_Recorded data_:

════════

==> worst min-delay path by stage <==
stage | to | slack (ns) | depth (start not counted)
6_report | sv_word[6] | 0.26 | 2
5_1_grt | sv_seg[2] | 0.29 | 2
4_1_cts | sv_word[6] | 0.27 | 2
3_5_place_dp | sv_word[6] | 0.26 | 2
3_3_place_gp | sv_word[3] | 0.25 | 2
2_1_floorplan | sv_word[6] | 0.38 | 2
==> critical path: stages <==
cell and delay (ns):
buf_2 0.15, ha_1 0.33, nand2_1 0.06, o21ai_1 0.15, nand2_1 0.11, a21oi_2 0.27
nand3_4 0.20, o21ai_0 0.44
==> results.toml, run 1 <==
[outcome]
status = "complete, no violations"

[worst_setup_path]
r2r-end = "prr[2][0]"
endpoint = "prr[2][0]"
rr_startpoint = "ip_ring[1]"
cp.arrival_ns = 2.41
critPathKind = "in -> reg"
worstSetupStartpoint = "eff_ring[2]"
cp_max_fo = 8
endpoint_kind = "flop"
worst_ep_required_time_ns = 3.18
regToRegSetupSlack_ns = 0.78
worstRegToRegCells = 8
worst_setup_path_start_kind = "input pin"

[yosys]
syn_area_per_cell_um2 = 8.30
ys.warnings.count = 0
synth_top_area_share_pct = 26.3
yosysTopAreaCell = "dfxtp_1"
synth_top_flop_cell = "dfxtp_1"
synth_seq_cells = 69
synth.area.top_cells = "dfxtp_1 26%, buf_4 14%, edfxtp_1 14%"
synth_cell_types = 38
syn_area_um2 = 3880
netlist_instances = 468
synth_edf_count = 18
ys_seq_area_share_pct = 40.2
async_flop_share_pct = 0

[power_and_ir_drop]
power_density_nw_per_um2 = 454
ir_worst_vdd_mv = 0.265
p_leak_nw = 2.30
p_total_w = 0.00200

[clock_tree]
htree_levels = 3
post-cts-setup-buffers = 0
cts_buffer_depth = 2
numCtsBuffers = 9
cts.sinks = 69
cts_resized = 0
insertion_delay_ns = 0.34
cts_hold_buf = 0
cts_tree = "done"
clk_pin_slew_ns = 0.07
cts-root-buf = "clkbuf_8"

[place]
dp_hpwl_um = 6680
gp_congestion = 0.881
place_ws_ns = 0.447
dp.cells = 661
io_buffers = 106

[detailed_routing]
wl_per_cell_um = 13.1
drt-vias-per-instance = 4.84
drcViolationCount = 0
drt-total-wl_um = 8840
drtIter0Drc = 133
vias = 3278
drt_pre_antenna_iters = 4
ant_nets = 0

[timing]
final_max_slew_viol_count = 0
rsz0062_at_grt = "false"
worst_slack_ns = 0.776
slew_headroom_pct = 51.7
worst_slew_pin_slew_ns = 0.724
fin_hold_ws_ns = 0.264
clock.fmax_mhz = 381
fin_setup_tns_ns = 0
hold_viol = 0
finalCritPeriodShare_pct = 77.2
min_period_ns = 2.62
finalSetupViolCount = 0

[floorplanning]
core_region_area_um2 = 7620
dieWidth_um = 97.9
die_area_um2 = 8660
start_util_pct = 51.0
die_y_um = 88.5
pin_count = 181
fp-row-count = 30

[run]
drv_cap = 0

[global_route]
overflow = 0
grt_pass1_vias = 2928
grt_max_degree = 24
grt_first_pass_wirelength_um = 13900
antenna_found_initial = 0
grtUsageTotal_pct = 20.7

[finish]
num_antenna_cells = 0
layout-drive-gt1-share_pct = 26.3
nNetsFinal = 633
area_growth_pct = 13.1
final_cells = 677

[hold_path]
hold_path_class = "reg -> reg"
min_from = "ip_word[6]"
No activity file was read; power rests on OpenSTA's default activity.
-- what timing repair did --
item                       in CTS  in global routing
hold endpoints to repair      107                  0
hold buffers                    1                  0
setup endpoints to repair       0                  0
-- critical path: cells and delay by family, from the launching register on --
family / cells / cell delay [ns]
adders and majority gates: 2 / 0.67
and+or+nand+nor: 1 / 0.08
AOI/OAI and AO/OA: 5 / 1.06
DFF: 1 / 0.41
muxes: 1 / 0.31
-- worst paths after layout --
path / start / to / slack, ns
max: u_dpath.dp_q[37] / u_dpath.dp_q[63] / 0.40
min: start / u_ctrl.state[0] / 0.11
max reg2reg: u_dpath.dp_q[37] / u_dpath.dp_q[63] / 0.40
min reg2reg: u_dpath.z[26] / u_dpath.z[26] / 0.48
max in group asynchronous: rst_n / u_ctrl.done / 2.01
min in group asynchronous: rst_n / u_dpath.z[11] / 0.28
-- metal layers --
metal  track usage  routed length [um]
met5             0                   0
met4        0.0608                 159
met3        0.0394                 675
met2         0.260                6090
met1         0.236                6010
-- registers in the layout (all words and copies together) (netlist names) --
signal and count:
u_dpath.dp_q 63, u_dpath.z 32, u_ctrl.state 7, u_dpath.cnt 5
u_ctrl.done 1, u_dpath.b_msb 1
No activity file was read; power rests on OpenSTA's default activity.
`src/rtl/mc_pkg.sv`:
```
package mc_pkg;

  localparam int unsigned MC_NUM_GCLK = 3;
  localparam int unsigned MC_CSRC_W   = $clog2(MC_NUM_GCLK + 1);
  localparam int unsigned MC_MODE_W   = 3;

  typedef enum logic [MC_MODE_W-1:0] {
    MODE_D     = 3'd0,
    MODE_T     = 3'd1,
    MODE_JK    = 3'd2,
    MODE_SR    = 3'd3,
    MODE_LATCH = 3'd4
  } reg_mode_e;

  typedef enum logic [1:0] {
    DSRC_LOGIC = 2'd0,
    DSRC_TERM  = 2'd1,
    DSRC_PIN   = 2'd2,
    DSRC_ALT   = 2'd3
  } dsrc_e;

  typedef enum logic [1:0] {
    CLR_OFF    = 2'd0,
    CLR_GLOBAL = 2'd1,
    CLR_TERM   = 2'd2,
    CLR_BOTH   = 2'd3
  } clr_src_e;

  // Packed MSB first; bit 0 is mode[0].
  typedef struct packed {
    logic                  fb_reg;     // 17
    logic                  pin_reg;    // 16
    logic                  set_tsel;   // 15
    logic                  clr_tsel;   // 14
    logic                  en_tsel;    // 13
    logic                  clk_tsel;   // 12
    logic                  dat_tsel;   // 11
    logic                  set_en;     // 10
    logic [1:0]            clr_src;    // 9:8
    logic                  ce_en;      // 7
    logic [MC_CSRC_W-1:0]  csrc;       // 6:5
    logic [1:0]            dsrc;       // 4:3
    logic [MC_MODE_W-1:0]  mode;       // 2:0
  } mc_cfg_t;

  localparam int unsigned MC_CFG_W = $bits(mc_cfg_t);

endpackage

```
`src/rtl/mc_term_route.sv`:
```
module mc_term_route
  import mc_pkg::*;
#(
  parameter int unsigned NUM_GCLK = MC_NUM_GCLK,
  localparam int unsigned CSRC_W  = $clog2(NUM_GCLK + 1)
) (
  input  logic              comb_i,
  input  logic              pt_a_i,
  input  logic              pt_b_i,
  input  logic              pin_i,
  input  logic              gclr_i,
  input  logic [1:0]        dsrc_i,
  input  logic [CSRC_W-1:0] csrc_i,
  input  logic              ce_en_i,
  input  logic [1:0]        clr_src_i,
  input  logic              set_en_i,
  input  logic              dat_tsel_i,
  input  logic              clk_tsel_i,
  input  logic              en_tsel_i,
  input  logic              clr_tsel_i,
  input  logic              set_tsel_i,
  output logic              data_o,
  output logic              clk_term_o,
  output logic              en_o,
  output logic              clr_o,
  output logic              set_o
);

  logic dat_term, en_term, clr_term, set_term;
  logic term_clk_sel;

  assign dat_term   = dat_tsel_i ? pt_b_i : pt_a_i;
  assign clk_term_o = clk_tsel_i ? pt_b_i : pt_a_i;
  assign en_term    = en_tsel_i  ? pt_b_i : pt_a_i;
  assign clr_term   = clr_tsel_i ? pt_b_i : pt_a_i;
  assign set_term   = set_tsel_i ? pt_b_i : pt_a_i;

  assign term_clk_sel = (csrc_i == CSRC_W'(NUM_GCLK));

  always_comb begin
    unique case (dsrc_e'(dsrc_i))
      DSRC_TERM: data_o = dat_term;
      DSRC_PIN:  data_o = pin_i;
      default:   data_o = comb_i;
    endcase
  end

  // Enable only gates the global clocks.
  assign en_o = (ce_en_i && !term_clk_sel) ? en_term : 1'b1;

  always_comb begin
    unique case (clr_src_e'(clr_src_i))
      CLR_GLOBAL: clr_o = gclr_i;
      CLR_TERM:   clr_o = clr_term;
      CLR_BOTH:   clr_o = gclr_i | clr_term;
      default:    clr_o = 1'b0;
    endcase
  end

  assign set_o = set_en_i & set_term;

endmodule

```
`src/rtl/mc_clk_sense.sv`:
```
module mc_clk_sense #(
  parameter int unsigned NUM_SRC = 4,
  localparam int unsigned SEL_W  = $clog2(NUM_SRC)
) (
  input  logic               clk_i,
  input  logic               rst_i,
  input  logic [NUM_SRC-1:0] src_i,
  input  logic [SEL_W-1:0]   sel_i,
  output logic               lvl_o,
  output logic               rise_o
);

  logic [NUM_SRC-1:0] prev_vec;

  for (genvar g = 0; g < NUM_SRC; g++) begin : g_prev
    logic smp_q;
    always_ff @(posedge clk_i) begin
      if (rst_i) smp_q <= 1'b0;
      else       smp_q <= src_i[g];
    end
    assign prev_vec[g] = smp_q;
  end

  assign lvl_o  = src_i[sel_i];
  assign rise_o = src_i[sel_i] & ~prev_vec[sel_i];

  // A detected edge leaves the stored sample high, so no edge can follow directly.
  AST_NO_BACK_TO_BACK_EDGE: assert property (@(posedge clk_i) disable iff (rst_i)
    (rise_o && $stable(sel_i)) |=> !rise_o) else $error("edge seen twice");

endmodule

```
`src/rtl/mc_next_state.sv`:
```
module mc_next_state
  import mc_pkg::*;
(
  input  logic [MC_MODE_W-1:0] mode_i,
  input  logic                 q_i,
  input  logic                 d_i,
  input  logic                 j_i,
  input  logic                 k_i,
  input  logic                 fire_i,
  input  logic                 open_i,
  input  logic                 clr_i,
  input  logic                 set_i,
  output logic                 nxt_o
);

  logic func_nxt;

  always_comb begin
    func_nxt = q_i;
    case (mode_i)
      MODE_T: begin
        if (fire_i && d_i) func_nxt = ~q_i;
      end
      MODE_JK: begin
        if (fire_i) begin
          case ({j_i, k_i})
            2'b10:   func_nxt = 1'b1;
            2'b01:   func_nxt = 1'b0;
            2'b11:   func_nxt = ~q_i;
            default: func_nxt = q_i;
          endcase
        end
      end
      MODE_SR: begin
        if (fire_i) begin
          case ({j_i, k_i})
            2'b10:   func_nxt = 1'b1;
            2'b01:   func_nxt = 1'b0;
            default: func_nxt = q_i;
          endcase
        end
      end
      MODE_LATCH: begin
        if (open_i) func_nxt = d_i;
      end
      default: begin
        if (fire_i) func_nxt = d_i;
      end
    endcase
  end

  // Clear outranks set; both outrank the clocked function.
  always_comb begin
    if (clr_i)      nxt_o = 1'b0;
    else if (set_i) nxt_o = 1'b1;
    else            nxt_o = func_nxt;
  end

endmodule

```
`src/rtl/mc_macro_reg.sv`:
```
module mc_macro_reg
  import mc_pkg::*;
#(
  parameter int unsigned NUM_GCLK = MC_NUM_GCLK,
  localparam int unsigned NUM_CSRC = NUM_GCLK + 1,
  localparam int unsigned CFG_W    = MC_CFG_W
) (
  input  logic                clk_i,
  input  logic                rst_i,
  input  logic [CFG_W-1:0]    cfg_i,
  input  logic                comb_i,
  input  logic                pt_a_i,
  input  logic                pt_b_i,
  input  logic                pin_i,
  input  logic [NUM_GCLK-1:0] gclk_i,
  input  logic                gclr_i,
  output logic                pin_o,
  output logic                fb_o
);

  mc_cfg_t cfg;
  assign cfg = mc_cfg_t'(cfg_i);

  logic data_sel, clk_term, en_sel, clr_act, set_act;
  logic clk_lvl, clk_rise, fire, open_lat;
  logic st_q, st_nxt, pin_q, fb_q;

  mc_term_route #(.NUM_GCLK(NUM_GCLK)) route_i (
    .comb_i    (comb_i),
    .pt_a_i    (pt_a_i),
    .pt_b_i    (pt_b_i),
    .pin_i     (pin_i),
    .gclr_i    (gclr_i),
    .dsrc_i    (cfg.dsrc),
    .csrc_i    (cfg.csrc),
    .ce_en_i   (cfg.ce_en),
    .clr_src_i (cfg.clr_src),
    .set_en_i  (cfg.set_en),
    .dat_tsel_i(cfg.dat_tsel),
    .clk_tsel_i(cfg.clk_tsel),
    .en_tsel_i (cfg.en_tsel),
    .clr_tsel_i(cfg.clr_tsel),
    .set_tsel_i(cfg.set_tsel),
    .data_o    (data_sel),
    .clk_term_o(clk_term),
    .en_o      (en_sel),
    .clr_o     (clr_act),
    .set_o     (set_act)
  );

  mc_clk_sense #(.NUM_SRC(NUM_CSRC)) sense_i (
    .clk_i (clk_i),
    .rst_i (rst_i),
    .src_i ({clk_term, gclk_i}),
    .sel_i (cfg.csrc),
    .lvl_o (clk_lvl),
    .rise_o(clk_rise)
  );

  assign fire     = clk_rise & en_sel;
  assign open_lat = clk_lvl & en_sel;

  mc_next_state nxt_i (
    .mode_i(cfg.mode),
    .q_i   (st_q),
    .d_i   (data_sel),
    .j_i   (pt_a_i),
    .k_i   (pt_b_i),
    .fire_i(fire),
    .open_i(open_lat),
    .clr_i (clr_act),
    .set_i (set_act),
    .nxt_o (st_nxt)
  );

  always_ff @(posedge clk_i) begin
    if (rst_i) begin
      st_q  <= 1'b0;
      pin_q <= 1'b0;
      fb_q  <= 1'b0;
    end else begin
      st_q  <= st_nxt;
      pin_q <= cfg.pin_reg ? st_nxt : comb_i;
      fb_q  <= cfg.fb_reg  ? st_nxt : comb_i;
    end
  end

  assign pin_o = pin_q;
  assign fb_o  = fb_q;

  AST_CLEAR_FORCES_ZERO: assert property (@(posedge clk_i) disable iff (rst_i)
    clr_act |=> !st_q) else $error("clear ignored");
  AST_CLEAR_OVER_SET: assert property (@(posedge clk_i) disable iff (rst_i)
    (clr_act && set_act) |=> !st_q) else $error("set beat clear");
  AST_SET_FORCES_ONE: assert property (@(posedge clk_i) disable iff (rst_i)
    (set_act && !clr_act) |=> st_q) else $error("set ignored");
  AST_FLOP_HOLDS_NO_EDGE: assert property (@(posedge clk_i) disable iff (rst_i)
    (cfg.mode != MODE_LATCH && !fire && !clr_act && !set_act) |=> $stable(st_q))
    else $error("state moved without edge");
  AST_PIN_TRACKS_STATE: assert property (@(posedge clk_i) disable iff (rst_i)
    cfg.pin_reg |=> (pin_o == st_q)) else $error("pin path not registered");
  AST_FB_TRACKS_LOGIC: assert property (@(posedge clk_i) disable iff (rst_i)
    !cfg.fb_reg |=> (fb_o == $past(comb_i))) else $error("feedback not combinational");

endmodule

```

════════

Could you reproduce, exactly, every line above from the line with "power_density_nw_per_um2 = 454" to the line with "in global routing", and no other line? Both ends count.

_Problem solution_:
power_density_nw_per_um2 = 454
ir_worst_vdd_mv = 0.265
p_leak_nw = 2.30
p_total_w = 0.00200

[clock_tree]
htree_levels = 3
post-cts-setup-buffers = 0
cts_buffer_depth = 2
numCtsBuffers = 9
cts.sinks = 69
cts_resized = 0
insertion_delay_ns = 0.34
cts_hold_buf = 0
cts_tree = "done"
clk_pin_slew_ns = 0.07
cts-root-buf = "clkbuf_8"

[place]
dp_hpwl_um = 6680
gp_congestion = 0.881
place_ws_ns = 0.447
dp.cells = 661
io_buffers = 106

[detailed_routing]
wl_per_cell_um = 13.1
drt-vias-per-instance = 4.84
drcViolationCount = 0
drt-total-wl_um = 8840
drtIter0Drc = 133
vias = 3278
drt_pre_antenna_iters = 4
ant_nets = 0

[timing]
final_max_slew_viol_count = 0
rsz0062_at_grt = "false"
worst_slack_ns = 0.776
slew_headroom_pct = 51.7
worst_slew_pin_slew_ns = 0.724
fin_hold_ws_ns = 0.264
clock.fmax_mhz = 381
fin_setup_tns_ns = 0
hold_viol = 0
finalCritPeriodShare_pct = 77.2
min_period_ns = 2.62
finalSetupViolCount = 0

[floorplanning]
core_region_area_um2 = 7620
dieWidth_um = 97.9
die_area_um2 = 8660
start_util_pct = 51.0
die_y_um = 88.5
pin_count = 181
fp-row-count = 30

[run]
drv_cap = 0

[global_route]
overflow = 0
grt_pass1_vias = 2928
grt_max_degree = 24
grt_first_pass_wirelength_um = 13900
antenna_found_initial = 0
grtUsageTotal_pct = 20.7

[finish]
num_antenna_cells = 0
layout-drive-gt1-share_pct = 26.3
nNetsFinal = 633
area_growth_pct = 13.1
final_cells = 677

[hold_path]
hold_path_class = "reg -> reg"
min_from = "ip_word[6]"
No activity file was read; power rests on OpenSTA's default activity.
-- what timing repair did --
item                       in CTS  in global routing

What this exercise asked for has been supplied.